• **SOURCE DATA**
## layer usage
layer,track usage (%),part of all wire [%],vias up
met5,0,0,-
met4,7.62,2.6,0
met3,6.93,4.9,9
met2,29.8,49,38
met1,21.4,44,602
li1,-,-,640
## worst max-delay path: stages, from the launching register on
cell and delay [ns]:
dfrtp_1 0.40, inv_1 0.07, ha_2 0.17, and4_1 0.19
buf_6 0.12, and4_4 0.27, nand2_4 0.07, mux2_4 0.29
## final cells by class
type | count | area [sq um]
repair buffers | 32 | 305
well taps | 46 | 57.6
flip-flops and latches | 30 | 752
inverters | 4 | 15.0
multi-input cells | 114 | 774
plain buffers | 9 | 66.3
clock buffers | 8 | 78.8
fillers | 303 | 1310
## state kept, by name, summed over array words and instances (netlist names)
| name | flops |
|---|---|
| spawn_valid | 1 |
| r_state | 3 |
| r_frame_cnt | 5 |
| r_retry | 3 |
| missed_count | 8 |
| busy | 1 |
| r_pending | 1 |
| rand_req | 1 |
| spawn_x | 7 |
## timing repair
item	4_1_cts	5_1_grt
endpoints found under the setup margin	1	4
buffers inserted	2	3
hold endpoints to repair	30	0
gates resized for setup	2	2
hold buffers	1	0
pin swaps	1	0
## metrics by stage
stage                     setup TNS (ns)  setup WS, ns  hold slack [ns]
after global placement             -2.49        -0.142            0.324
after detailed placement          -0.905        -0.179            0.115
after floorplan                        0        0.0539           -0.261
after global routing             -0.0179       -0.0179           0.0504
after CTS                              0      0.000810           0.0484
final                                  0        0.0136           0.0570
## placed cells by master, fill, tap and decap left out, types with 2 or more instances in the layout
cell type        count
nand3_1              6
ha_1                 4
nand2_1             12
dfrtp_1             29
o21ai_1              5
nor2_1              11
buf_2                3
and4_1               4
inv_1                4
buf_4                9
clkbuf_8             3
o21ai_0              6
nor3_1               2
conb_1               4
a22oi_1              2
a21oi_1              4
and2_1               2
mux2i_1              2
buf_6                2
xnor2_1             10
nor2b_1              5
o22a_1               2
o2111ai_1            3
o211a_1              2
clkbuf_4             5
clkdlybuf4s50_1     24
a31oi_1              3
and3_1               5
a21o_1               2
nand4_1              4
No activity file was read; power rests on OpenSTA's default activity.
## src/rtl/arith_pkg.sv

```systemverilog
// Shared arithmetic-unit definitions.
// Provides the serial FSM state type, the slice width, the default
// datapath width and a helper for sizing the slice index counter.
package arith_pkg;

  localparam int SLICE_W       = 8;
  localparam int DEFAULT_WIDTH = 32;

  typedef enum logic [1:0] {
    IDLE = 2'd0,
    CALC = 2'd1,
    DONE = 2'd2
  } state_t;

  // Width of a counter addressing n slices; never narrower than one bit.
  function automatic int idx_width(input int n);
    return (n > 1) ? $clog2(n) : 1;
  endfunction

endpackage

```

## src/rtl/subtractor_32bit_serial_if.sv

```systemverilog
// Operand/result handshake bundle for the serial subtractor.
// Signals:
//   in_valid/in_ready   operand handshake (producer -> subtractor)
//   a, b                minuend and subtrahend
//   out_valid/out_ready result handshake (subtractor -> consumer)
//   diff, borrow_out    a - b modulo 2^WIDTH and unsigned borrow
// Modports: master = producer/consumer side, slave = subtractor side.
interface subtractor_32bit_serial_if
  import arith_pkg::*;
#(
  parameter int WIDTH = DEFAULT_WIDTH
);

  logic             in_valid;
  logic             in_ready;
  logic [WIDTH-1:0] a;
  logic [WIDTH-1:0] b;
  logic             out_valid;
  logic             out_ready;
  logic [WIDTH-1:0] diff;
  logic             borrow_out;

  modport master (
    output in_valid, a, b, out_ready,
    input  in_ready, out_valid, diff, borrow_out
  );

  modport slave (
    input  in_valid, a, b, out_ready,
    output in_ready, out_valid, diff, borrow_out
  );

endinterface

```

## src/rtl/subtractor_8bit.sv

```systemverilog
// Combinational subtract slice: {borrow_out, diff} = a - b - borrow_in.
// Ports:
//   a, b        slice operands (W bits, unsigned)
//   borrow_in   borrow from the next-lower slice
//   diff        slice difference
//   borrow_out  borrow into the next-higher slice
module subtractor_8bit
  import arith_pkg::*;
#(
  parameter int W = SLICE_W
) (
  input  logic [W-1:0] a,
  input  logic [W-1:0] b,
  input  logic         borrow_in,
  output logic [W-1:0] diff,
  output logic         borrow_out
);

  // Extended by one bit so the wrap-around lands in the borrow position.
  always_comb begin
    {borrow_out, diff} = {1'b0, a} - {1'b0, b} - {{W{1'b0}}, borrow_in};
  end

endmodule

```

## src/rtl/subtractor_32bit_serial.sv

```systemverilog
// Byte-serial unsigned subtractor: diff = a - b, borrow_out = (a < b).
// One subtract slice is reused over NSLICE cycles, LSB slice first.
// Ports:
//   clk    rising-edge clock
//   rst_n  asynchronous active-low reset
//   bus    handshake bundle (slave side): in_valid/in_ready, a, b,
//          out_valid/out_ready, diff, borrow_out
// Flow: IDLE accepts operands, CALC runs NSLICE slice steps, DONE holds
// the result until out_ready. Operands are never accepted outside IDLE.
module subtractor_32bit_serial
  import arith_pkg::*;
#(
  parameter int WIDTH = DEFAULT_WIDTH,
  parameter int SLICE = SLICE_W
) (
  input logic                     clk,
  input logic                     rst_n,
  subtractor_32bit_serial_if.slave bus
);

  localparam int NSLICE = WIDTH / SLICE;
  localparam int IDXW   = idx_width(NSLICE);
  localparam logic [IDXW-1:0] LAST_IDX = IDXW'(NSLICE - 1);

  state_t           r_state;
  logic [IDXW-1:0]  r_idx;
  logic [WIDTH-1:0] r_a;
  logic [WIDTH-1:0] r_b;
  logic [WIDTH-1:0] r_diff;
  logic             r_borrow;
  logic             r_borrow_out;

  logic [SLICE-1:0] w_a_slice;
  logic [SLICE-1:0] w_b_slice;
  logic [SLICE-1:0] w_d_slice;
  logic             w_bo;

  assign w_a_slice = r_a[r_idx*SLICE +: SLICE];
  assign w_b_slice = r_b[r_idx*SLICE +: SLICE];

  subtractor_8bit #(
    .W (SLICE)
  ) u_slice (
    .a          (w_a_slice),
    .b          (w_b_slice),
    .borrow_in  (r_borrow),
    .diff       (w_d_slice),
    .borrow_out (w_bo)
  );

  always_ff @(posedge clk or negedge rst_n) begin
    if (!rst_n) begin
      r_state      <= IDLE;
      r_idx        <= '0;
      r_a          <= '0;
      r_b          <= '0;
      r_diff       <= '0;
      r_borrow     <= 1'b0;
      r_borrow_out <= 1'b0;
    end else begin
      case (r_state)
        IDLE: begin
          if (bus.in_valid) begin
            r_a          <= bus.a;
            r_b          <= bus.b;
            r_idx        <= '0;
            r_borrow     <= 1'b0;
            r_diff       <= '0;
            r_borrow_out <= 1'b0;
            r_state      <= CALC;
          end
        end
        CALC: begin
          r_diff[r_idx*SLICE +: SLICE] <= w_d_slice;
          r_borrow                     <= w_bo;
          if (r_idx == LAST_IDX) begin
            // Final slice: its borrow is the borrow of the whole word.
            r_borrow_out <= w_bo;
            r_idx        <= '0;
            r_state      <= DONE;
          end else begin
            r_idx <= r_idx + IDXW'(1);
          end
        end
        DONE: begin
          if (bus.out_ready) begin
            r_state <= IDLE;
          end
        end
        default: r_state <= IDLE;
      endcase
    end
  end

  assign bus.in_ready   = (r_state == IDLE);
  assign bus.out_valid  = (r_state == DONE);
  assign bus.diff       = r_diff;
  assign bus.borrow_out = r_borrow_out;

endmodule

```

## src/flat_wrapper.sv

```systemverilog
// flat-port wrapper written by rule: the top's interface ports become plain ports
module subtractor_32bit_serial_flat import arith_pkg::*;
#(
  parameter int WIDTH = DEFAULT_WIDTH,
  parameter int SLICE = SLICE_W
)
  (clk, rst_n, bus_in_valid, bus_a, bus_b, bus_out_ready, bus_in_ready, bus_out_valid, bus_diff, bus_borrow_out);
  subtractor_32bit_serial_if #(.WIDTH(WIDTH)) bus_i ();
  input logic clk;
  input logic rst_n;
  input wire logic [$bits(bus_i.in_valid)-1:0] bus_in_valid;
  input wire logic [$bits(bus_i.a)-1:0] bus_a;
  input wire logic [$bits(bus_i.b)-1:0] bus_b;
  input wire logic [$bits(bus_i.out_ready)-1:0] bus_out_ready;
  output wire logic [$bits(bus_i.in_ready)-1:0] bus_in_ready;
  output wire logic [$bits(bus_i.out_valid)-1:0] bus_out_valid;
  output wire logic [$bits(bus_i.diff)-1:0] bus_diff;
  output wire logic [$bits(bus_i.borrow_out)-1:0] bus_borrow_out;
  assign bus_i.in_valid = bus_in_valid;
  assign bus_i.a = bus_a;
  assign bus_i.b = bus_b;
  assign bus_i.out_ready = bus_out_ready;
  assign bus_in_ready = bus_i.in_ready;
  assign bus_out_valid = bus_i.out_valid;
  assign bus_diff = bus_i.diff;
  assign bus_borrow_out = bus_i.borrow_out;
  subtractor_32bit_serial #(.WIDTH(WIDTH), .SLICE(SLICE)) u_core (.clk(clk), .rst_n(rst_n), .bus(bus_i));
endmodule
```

==

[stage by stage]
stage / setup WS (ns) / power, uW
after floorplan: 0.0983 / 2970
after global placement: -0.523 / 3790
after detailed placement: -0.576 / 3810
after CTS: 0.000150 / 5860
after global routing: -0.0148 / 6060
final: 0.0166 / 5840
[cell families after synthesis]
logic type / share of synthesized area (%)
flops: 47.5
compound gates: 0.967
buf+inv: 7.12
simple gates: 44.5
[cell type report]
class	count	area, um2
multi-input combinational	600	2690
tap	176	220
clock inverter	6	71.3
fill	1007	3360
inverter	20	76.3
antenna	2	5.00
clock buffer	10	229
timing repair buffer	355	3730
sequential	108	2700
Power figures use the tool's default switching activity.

• **WORK TASK**
Filter the entries and copy out every line with the word "usage".

• **ANSWER TO THIS EXERCISE**
## layer usage
layer,track usage (%),part of all wire [%],vias up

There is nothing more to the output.